▸ **PROBLEM TO SOLVE**:
For the data below, give the number of lines that include the word "wrAddr" and nothing else.

▸ **Data excerpts**:

═══

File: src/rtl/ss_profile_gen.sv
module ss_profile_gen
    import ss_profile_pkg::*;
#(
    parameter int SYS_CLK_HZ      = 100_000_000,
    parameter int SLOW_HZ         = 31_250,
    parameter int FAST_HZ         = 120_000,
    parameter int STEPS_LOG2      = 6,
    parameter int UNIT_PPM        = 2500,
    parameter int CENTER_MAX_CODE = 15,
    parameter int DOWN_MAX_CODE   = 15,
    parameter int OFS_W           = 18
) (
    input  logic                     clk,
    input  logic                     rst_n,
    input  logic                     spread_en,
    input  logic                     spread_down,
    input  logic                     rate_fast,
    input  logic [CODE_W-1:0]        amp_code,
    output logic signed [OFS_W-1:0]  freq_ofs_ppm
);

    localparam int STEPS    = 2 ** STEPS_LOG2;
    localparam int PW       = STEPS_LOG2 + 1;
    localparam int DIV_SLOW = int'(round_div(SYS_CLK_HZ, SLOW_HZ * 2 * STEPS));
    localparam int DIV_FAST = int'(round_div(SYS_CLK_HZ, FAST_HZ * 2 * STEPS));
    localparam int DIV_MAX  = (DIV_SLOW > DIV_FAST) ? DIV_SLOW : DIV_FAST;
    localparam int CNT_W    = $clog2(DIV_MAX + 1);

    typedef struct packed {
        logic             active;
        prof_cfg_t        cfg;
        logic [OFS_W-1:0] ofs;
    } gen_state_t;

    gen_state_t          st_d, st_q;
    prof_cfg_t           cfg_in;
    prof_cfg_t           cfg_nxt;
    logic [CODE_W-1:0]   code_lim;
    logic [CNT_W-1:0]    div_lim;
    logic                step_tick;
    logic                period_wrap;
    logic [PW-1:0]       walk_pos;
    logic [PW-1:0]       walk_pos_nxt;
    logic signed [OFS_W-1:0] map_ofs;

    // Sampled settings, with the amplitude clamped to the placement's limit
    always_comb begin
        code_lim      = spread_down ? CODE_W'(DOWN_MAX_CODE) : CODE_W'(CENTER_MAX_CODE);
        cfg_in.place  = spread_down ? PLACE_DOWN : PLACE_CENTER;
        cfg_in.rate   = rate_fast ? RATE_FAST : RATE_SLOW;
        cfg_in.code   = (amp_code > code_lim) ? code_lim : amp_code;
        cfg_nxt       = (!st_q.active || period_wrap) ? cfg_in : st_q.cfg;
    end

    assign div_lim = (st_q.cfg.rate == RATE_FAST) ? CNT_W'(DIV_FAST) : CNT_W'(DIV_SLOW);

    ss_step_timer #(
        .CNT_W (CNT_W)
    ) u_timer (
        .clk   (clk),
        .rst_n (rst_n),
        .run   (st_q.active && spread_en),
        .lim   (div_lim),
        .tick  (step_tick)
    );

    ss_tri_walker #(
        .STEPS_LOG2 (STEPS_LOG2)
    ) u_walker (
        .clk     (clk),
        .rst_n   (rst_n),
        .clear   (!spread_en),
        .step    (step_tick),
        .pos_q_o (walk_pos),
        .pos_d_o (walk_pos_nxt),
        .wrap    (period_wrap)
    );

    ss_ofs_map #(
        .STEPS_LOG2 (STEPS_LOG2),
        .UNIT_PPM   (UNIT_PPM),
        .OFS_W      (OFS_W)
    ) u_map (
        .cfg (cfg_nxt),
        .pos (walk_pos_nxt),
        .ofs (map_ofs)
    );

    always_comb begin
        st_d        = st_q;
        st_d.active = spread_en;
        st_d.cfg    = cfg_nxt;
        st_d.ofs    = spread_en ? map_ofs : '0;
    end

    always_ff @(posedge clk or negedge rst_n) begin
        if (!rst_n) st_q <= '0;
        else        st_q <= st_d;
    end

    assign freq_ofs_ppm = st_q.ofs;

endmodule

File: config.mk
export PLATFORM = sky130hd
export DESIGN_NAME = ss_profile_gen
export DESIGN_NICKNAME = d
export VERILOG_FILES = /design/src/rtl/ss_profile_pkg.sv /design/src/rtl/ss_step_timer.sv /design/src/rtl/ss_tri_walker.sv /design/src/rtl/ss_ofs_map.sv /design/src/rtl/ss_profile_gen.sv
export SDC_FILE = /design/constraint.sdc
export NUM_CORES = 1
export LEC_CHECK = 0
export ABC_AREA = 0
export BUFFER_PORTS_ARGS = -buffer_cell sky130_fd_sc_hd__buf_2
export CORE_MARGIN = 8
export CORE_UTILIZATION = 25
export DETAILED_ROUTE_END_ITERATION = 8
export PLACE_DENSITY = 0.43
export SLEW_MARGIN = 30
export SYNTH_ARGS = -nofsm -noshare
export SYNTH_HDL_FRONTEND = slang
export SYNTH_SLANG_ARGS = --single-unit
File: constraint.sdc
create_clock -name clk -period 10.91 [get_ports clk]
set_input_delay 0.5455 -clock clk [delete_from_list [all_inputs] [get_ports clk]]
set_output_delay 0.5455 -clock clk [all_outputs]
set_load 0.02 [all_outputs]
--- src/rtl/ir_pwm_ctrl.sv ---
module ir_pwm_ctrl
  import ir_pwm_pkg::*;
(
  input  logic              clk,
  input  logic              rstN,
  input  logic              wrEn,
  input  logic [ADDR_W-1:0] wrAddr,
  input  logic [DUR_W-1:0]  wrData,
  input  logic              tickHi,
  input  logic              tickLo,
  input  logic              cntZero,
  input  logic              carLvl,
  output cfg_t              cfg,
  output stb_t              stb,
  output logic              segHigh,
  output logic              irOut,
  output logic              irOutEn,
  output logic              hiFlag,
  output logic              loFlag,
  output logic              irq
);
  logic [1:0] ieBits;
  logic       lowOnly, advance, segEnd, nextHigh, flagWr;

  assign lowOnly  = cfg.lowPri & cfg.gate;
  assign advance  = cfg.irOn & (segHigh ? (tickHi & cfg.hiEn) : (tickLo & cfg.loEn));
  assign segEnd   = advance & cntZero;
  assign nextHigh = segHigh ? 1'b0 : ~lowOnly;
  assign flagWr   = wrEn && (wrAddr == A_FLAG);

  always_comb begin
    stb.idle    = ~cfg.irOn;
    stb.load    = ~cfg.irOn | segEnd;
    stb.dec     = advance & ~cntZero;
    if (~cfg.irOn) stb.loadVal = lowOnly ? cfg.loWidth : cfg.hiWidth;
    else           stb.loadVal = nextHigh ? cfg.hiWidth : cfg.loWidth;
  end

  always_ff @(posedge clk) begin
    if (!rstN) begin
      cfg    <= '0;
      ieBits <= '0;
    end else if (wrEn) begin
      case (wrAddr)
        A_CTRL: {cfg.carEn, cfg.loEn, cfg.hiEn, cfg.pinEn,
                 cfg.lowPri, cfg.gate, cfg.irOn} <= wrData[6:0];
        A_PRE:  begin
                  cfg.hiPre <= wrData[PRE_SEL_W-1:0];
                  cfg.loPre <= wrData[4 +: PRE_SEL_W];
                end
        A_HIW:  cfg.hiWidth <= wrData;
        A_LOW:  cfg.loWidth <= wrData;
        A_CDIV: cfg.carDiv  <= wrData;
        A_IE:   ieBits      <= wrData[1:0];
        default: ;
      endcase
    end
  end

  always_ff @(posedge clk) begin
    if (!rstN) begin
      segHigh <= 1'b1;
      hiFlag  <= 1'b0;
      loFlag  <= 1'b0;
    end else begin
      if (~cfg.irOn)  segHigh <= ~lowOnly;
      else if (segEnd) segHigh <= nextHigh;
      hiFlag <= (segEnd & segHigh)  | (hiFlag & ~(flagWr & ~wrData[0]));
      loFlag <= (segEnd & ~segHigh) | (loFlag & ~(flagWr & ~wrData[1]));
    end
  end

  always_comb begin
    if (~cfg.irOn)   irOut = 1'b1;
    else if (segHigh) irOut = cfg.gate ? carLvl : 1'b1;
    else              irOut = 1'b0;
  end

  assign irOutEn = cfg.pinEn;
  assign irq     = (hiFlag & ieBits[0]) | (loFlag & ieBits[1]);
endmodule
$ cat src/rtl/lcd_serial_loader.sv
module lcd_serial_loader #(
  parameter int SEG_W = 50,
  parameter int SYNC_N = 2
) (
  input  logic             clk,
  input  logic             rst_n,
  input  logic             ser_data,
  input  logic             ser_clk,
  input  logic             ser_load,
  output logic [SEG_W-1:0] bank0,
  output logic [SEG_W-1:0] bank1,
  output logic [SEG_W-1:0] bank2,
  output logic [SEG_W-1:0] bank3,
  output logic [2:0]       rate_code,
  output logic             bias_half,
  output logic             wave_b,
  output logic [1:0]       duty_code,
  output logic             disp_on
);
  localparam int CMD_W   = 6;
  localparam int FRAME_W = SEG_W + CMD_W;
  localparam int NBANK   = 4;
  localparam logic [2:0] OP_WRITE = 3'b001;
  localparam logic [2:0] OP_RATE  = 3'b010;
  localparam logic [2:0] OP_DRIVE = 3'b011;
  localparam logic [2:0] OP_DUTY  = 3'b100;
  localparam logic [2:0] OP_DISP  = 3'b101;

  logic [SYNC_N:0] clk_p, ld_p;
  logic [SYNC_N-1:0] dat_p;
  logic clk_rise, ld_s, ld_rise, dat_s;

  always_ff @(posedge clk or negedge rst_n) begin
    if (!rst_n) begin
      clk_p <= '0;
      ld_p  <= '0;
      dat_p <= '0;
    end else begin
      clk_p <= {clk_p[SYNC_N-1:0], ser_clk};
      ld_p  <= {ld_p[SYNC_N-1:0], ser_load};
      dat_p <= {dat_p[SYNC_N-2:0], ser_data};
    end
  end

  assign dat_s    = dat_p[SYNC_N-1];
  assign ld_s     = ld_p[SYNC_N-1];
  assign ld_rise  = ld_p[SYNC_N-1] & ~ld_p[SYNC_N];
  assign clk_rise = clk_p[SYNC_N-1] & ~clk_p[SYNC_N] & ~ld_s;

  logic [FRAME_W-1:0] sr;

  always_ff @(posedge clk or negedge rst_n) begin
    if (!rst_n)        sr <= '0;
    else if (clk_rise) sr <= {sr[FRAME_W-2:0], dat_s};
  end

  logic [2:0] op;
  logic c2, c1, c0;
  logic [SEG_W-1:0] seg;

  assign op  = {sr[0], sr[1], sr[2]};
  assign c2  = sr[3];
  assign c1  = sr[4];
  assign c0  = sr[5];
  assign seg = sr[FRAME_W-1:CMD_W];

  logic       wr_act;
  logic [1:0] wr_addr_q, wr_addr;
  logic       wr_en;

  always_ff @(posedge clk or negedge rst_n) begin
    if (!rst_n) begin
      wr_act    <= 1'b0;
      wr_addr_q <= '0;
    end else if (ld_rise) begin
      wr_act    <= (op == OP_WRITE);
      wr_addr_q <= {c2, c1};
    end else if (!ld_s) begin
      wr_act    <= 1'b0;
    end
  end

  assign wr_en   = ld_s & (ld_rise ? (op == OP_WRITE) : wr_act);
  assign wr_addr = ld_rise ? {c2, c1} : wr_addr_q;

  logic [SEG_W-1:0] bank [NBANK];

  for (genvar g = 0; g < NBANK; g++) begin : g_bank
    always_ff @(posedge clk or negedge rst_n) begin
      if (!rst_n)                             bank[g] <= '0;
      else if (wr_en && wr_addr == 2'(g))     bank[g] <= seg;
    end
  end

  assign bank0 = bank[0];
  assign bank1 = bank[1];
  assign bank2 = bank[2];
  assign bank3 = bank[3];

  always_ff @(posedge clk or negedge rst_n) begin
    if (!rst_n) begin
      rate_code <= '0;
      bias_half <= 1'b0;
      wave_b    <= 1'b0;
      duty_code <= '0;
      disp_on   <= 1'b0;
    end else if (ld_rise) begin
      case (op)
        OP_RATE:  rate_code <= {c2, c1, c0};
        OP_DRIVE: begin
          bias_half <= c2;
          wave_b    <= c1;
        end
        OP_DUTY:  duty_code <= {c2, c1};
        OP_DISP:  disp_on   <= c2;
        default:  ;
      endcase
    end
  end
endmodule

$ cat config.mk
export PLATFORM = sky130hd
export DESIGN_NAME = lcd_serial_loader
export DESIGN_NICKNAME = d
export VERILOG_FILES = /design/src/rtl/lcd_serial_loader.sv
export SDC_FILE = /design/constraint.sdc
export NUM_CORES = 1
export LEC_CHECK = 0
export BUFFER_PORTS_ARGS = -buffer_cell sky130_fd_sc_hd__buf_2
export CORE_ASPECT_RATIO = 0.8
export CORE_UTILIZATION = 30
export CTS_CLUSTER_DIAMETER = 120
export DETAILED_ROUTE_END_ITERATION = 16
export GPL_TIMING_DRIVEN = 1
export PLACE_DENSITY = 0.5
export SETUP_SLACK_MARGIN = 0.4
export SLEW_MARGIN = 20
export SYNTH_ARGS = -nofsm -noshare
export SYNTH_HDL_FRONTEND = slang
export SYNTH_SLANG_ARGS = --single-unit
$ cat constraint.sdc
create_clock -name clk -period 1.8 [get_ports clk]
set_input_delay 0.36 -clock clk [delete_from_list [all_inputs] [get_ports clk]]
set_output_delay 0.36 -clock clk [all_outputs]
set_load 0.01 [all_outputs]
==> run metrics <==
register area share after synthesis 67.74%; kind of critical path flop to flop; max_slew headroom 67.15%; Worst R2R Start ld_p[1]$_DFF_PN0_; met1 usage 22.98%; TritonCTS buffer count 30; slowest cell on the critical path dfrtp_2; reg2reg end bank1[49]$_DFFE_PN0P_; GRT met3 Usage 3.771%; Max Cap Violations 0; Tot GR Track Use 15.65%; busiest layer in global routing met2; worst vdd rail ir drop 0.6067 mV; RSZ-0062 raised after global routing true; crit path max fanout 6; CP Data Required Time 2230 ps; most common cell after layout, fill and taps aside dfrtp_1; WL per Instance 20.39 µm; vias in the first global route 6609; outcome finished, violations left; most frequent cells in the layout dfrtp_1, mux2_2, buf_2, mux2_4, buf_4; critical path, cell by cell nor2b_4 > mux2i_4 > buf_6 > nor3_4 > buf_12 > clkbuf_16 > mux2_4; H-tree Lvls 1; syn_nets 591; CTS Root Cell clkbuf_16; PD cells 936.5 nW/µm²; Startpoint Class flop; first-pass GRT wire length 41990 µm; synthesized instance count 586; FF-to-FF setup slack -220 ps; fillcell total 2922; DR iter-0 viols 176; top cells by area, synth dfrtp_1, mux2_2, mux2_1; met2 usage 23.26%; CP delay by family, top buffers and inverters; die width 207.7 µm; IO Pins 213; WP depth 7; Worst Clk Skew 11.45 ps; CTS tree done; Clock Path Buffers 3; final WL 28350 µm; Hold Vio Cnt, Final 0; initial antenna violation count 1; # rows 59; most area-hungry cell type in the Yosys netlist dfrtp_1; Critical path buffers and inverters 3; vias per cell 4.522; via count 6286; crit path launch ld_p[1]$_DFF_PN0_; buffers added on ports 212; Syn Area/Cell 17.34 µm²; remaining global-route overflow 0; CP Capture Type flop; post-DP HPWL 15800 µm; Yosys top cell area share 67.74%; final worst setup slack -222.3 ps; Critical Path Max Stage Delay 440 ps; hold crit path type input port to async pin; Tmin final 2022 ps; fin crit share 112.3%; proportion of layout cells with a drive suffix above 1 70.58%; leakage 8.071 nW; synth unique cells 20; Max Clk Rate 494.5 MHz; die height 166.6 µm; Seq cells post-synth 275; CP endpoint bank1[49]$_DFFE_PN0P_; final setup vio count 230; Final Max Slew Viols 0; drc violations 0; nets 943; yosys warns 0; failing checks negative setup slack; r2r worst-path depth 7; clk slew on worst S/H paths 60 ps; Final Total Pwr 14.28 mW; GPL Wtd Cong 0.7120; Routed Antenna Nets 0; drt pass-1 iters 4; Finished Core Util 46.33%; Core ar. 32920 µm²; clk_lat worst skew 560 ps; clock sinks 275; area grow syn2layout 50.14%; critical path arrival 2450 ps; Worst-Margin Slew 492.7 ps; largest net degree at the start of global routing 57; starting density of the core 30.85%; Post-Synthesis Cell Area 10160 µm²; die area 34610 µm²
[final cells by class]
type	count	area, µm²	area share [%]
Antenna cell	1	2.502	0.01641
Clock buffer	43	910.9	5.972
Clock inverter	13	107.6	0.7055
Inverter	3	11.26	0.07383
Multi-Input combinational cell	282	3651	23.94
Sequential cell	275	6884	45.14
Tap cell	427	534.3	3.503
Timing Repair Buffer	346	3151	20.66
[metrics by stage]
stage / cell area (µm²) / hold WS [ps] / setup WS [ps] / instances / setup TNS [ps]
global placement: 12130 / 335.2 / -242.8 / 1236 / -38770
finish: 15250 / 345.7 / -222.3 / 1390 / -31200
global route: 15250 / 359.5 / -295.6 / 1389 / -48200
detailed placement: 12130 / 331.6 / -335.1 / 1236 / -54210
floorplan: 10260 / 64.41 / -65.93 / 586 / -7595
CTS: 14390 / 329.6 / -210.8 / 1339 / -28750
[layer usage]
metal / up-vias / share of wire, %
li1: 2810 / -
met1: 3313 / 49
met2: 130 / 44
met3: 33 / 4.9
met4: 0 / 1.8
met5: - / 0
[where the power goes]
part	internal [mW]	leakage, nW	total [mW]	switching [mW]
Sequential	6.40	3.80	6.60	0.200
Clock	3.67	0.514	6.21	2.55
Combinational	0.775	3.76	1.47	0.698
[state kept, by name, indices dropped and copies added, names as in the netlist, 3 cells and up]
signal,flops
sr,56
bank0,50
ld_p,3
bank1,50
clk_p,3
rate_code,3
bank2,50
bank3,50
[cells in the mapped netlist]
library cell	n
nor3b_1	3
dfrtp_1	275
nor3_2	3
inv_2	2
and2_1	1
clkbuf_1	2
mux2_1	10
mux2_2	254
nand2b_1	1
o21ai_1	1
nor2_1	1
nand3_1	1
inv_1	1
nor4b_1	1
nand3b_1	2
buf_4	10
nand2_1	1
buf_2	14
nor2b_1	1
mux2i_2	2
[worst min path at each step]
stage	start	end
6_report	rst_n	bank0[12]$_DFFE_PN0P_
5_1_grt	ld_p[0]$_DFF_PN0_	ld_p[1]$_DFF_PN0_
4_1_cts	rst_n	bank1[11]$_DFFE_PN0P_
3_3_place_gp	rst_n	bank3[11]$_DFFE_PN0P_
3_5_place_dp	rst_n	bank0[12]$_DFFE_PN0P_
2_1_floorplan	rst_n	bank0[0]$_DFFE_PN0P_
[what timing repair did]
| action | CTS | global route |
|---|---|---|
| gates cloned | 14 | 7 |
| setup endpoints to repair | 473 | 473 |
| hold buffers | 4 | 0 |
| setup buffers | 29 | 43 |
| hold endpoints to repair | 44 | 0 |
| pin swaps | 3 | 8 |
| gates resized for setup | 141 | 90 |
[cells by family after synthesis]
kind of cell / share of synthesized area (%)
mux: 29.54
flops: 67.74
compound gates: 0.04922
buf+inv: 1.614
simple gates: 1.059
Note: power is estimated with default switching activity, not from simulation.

═══

▸ **YOUR SOLUTION**:
3